After leaving New Kowloon, it goes uphill past Kau Wa Keng and Tai Ching Cheung along a four-lane expressway to Kwai Chung and downhill into Tsuen Wan. The stretch within Tsuen Wan is also commonly called "main road" (大馬路), especially among the older generations.

Next, it goes along the south shore of the Western New Territories, via Yau Kom Tau, Ting Kau, Sham Tseng, Tsing Lung Tau, Tai Lam, Siu Lam and So Kwun Wat and then reaches the Tuen Mun New Town, which was also known as Castle Peak (after which the road was named). Much of this stretch was bypassed by Tuen Mun Road between 1977 and 1983. This section is popular with cyclists as it links Tuen Mun and Tsuen Wan.
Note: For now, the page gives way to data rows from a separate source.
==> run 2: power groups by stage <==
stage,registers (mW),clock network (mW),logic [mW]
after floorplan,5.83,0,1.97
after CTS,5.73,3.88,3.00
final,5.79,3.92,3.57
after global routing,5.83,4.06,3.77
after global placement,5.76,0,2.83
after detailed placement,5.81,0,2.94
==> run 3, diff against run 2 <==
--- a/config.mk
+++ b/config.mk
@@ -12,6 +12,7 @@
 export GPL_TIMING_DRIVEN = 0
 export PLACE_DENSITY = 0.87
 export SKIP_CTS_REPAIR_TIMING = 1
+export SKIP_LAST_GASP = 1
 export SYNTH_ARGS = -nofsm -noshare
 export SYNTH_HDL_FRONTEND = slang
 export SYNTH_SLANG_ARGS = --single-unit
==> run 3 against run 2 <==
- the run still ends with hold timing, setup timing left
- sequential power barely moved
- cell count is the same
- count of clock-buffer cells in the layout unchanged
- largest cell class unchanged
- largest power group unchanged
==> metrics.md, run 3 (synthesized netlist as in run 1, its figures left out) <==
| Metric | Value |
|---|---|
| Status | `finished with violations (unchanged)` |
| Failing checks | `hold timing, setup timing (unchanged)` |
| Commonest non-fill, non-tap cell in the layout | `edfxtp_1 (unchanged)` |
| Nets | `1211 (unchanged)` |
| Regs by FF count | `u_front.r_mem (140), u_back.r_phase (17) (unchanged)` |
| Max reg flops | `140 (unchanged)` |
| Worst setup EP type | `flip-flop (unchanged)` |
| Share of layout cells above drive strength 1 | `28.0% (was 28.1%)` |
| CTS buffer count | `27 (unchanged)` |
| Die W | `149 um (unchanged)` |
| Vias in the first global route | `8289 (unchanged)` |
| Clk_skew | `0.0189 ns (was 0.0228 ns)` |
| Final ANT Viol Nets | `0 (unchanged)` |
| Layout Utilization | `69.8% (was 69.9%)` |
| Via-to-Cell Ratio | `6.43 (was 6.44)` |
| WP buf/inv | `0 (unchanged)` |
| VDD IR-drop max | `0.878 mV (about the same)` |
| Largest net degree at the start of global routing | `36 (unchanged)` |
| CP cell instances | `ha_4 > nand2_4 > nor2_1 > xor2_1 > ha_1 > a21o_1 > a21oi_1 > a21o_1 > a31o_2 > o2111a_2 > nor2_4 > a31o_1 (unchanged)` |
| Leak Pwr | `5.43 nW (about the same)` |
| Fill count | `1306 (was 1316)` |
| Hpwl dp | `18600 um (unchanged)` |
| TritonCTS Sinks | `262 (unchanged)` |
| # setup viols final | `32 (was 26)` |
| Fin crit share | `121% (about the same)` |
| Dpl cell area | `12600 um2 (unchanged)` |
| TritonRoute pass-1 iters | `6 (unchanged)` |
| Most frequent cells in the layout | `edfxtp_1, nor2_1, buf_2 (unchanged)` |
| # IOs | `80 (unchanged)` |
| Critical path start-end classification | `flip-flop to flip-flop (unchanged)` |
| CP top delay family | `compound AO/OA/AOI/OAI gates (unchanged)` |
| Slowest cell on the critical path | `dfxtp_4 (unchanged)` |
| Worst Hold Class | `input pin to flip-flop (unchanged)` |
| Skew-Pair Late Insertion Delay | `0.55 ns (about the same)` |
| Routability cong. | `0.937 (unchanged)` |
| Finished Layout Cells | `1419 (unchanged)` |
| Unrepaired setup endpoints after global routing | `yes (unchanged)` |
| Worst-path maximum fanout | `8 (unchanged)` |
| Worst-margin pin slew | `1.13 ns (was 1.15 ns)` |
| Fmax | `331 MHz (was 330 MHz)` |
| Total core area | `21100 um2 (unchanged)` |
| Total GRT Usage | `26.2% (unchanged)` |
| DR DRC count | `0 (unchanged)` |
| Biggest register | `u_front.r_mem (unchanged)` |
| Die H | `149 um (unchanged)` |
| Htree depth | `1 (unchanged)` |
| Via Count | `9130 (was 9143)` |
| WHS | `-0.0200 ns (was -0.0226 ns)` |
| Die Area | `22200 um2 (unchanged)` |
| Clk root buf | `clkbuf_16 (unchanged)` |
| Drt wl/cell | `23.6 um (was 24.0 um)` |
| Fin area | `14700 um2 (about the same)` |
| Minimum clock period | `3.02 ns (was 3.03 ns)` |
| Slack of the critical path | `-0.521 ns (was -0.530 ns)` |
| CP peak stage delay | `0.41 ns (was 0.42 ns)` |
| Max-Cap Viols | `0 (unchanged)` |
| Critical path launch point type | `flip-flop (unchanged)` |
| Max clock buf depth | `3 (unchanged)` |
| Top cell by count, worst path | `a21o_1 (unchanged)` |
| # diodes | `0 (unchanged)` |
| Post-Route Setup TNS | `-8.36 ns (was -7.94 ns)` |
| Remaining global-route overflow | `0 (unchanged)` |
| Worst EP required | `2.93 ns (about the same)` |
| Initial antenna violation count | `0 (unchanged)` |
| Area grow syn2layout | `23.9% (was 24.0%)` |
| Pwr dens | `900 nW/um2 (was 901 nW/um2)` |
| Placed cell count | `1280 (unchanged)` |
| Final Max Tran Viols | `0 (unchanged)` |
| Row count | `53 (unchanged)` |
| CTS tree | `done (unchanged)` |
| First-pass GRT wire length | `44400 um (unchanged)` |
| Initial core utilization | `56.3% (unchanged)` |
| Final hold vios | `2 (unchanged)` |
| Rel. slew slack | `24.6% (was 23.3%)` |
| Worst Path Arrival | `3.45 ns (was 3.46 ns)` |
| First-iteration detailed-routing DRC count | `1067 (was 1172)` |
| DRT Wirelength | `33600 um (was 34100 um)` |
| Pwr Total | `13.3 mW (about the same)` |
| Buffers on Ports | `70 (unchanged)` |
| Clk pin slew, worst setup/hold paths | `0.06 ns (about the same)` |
It continues north-east as a six-laned road, paralleling the Light Rail through Lam Tei, Hung Shui Kiu, Ping Shan and goes through another new town, Yuen Long New Town. The section within Yuen Long, again, is also commonly called "main road" (). This section was bypassed by the Yuen Long Highway in 1992.

It then turns north at Au Tau, just west of Kam Tin. This section is paralleled by San Tin Highway, constructed between 1991 and 1993. It then passes through Mai Po, San Tin, Lok Ma Chau (near the Chinese border), Pak Shek Au and Kwu Tung before terminating at Fan Kam Road in Sheung Shui.